Top of RAW DATA

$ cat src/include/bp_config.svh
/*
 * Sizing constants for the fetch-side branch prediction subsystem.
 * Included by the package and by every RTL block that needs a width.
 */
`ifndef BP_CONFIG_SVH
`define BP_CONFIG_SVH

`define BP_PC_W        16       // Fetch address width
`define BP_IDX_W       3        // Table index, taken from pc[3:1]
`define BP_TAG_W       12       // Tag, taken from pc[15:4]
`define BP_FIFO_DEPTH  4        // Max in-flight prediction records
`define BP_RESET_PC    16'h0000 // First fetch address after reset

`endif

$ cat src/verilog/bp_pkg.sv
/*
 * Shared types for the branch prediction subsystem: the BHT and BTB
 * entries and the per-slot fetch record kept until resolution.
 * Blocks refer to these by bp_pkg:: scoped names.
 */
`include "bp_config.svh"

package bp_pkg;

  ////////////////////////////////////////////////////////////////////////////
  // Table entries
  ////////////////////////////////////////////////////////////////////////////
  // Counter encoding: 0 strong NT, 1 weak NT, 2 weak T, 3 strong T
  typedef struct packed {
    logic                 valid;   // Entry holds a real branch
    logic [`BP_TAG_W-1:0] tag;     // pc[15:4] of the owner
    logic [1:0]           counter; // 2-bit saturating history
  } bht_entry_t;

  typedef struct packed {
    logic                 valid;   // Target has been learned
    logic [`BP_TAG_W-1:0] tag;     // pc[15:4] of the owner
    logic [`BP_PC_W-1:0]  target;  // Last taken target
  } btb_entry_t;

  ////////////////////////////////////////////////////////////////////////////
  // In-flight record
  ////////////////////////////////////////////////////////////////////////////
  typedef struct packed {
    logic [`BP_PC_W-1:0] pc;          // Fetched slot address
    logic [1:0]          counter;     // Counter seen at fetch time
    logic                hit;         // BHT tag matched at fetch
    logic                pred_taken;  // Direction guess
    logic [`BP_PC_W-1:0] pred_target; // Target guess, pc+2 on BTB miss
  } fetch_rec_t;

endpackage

Bottom of RAW DATA
Top of RAW DATA

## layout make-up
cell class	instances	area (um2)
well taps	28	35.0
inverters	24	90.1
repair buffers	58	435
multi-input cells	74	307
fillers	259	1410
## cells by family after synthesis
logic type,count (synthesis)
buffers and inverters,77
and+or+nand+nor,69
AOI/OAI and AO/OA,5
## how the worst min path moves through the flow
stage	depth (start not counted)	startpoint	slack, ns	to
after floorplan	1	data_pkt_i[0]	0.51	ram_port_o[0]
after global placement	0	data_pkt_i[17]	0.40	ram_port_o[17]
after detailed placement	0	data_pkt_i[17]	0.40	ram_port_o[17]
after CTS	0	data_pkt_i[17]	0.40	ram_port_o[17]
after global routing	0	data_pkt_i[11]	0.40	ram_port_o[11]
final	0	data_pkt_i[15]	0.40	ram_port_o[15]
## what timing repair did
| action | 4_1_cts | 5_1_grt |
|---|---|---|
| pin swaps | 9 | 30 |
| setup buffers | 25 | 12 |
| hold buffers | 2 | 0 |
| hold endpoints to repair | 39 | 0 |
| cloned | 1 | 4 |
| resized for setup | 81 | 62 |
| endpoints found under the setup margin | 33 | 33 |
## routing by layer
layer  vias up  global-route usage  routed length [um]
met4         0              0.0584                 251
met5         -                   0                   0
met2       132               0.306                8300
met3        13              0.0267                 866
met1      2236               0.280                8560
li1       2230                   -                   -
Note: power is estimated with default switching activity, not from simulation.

Bottom of RAW DATA
Top of RAW DATA

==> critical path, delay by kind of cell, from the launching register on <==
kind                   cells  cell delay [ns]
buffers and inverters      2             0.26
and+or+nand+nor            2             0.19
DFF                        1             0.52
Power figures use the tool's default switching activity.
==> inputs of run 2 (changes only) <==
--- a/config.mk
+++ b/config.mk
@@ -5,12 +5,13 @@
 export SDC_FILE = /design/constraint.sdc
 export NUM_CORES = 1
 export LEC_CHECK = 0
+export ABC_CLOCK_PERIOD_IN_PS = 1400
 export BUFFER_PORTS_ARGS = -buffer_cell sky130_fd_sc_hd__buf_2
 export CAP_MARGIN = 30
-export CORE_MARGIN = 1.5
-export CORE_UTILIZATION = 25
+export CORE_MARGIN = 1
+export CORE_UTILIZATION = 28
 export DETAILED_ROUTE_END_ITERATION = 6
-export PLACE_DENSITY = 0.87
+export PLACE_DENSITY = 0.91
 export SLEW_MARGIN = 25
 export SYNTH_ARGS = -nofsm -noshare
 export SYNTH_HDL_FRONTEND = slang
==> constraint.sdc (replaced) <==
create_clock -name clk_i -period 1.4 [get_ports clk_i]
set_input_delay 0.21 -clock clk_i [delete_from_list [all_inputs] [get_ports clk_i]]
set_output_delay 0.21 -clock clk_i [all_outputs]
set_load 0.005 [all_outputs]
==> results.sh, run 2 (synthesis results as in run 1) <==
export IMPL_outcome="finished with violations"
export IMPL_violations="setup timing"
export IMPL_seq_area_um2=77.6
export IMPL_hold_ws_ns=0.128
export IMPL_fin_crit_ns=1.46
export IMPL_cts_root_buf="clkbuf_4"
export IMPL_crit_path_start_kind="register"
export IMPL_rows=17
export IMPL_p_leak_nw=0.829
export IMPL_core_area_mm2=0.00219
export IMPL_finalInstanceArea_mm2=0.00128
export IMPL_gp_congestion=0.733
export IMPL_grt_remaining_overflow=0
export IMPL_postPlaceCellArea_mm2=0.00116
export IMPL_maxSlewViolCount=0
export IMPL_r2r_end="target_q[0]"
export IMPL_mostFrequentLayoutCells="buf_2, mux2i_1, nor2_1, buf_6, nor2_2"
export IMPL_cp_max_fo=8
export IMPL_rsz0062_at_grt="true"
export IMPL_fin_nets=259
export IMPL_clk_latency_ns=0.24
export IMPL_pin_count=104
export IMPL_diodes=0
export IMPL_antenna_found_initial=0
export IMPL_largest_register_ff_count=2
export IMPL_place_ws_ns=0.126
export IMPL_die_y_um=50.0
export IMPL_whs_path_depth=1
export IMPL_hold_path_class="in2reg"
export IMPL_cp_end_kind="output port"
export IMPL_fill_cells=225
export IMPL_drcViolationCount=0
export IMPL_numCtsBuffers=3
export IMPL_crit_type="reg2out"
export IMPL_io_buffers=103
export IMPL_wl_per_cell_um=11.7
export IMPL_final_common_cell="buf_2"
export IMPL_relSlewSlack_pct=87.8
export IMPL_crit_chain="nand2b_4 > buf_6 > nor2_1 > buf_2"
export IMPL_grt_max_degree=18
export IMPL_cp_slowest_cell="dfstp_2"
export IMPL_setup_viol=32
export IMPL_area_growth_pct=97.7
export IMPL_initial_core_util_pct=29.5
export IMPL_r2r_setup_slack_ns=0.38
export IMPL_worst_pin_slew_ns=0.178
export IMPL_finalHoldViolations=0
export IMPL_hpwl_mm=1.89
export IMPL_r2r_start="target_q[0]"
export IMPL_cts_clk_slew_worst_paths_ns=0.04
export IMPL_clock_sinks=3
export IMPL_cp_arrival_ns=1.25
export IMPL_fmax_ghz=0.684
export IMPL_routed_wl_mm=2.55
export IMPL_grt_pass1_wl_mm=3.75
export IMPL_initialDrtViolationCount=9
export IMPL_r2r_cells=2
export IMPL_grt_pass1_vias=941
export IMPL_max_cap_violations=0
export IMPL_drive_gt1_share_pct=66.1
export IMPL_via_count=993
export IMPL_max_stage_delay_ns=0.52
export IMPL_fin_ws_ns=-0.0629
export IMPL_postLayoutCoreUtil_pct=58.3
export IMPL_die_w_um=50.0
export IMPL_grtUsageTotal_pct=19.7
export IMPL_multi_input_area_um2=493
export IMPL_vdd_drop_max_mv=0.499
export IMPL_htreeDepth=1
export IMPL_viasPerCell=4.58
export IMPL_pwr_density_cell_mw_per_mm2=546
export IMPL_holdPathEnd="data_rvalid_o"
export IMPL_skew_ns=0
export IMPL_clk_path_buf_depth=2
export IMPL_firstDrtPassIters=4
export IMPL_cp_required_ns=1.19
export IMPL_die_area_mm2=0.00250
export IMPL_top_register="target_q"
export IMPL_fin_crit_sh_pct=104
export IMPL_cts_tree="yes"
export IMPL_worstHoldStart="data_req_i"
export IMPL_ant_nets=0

Bottom of RAW DATA

→ EXERCISE:
Copy the lines of the data above exactly as written, beginning with the line containing "buffers and inverters,77" and ending with the line containing "buffers | 2 | 0 |", and leave out all other lines.

→ ANSWER SPACE:
buffers and inverters,77
and+or+nand+nor,69
AOI/OAI and AO/OA,5
## how the worst min path moves through the flow
stage	depth (start not counted)	startpoint	slack, ns	to
after floorplan	1	data_pkt_i[0]	0.51	ram_port_o[0]
after global placement	0	data_pkt_i[17]	0.40	ram_port_o[17]
after detailed placement	0	data_pkt_i[17]	0.40	ram_port_o[17]
after CTS	0	data_pkt_i[17]	0.40	ram_port_o[17]
after global routing	0	data_pkt_i[11]	0.40	ram_port_o[11]
final	0	data_pkt_i[15]	0.40	ram_port_o[15]
## what timing repair did
| action | 4_1_cts | 5_1_grt |
|---|---|---|
| pin swaps | 9 | 30 |
| setup buffers | 25 | 12 |
| hold buffers | 2 | 0 |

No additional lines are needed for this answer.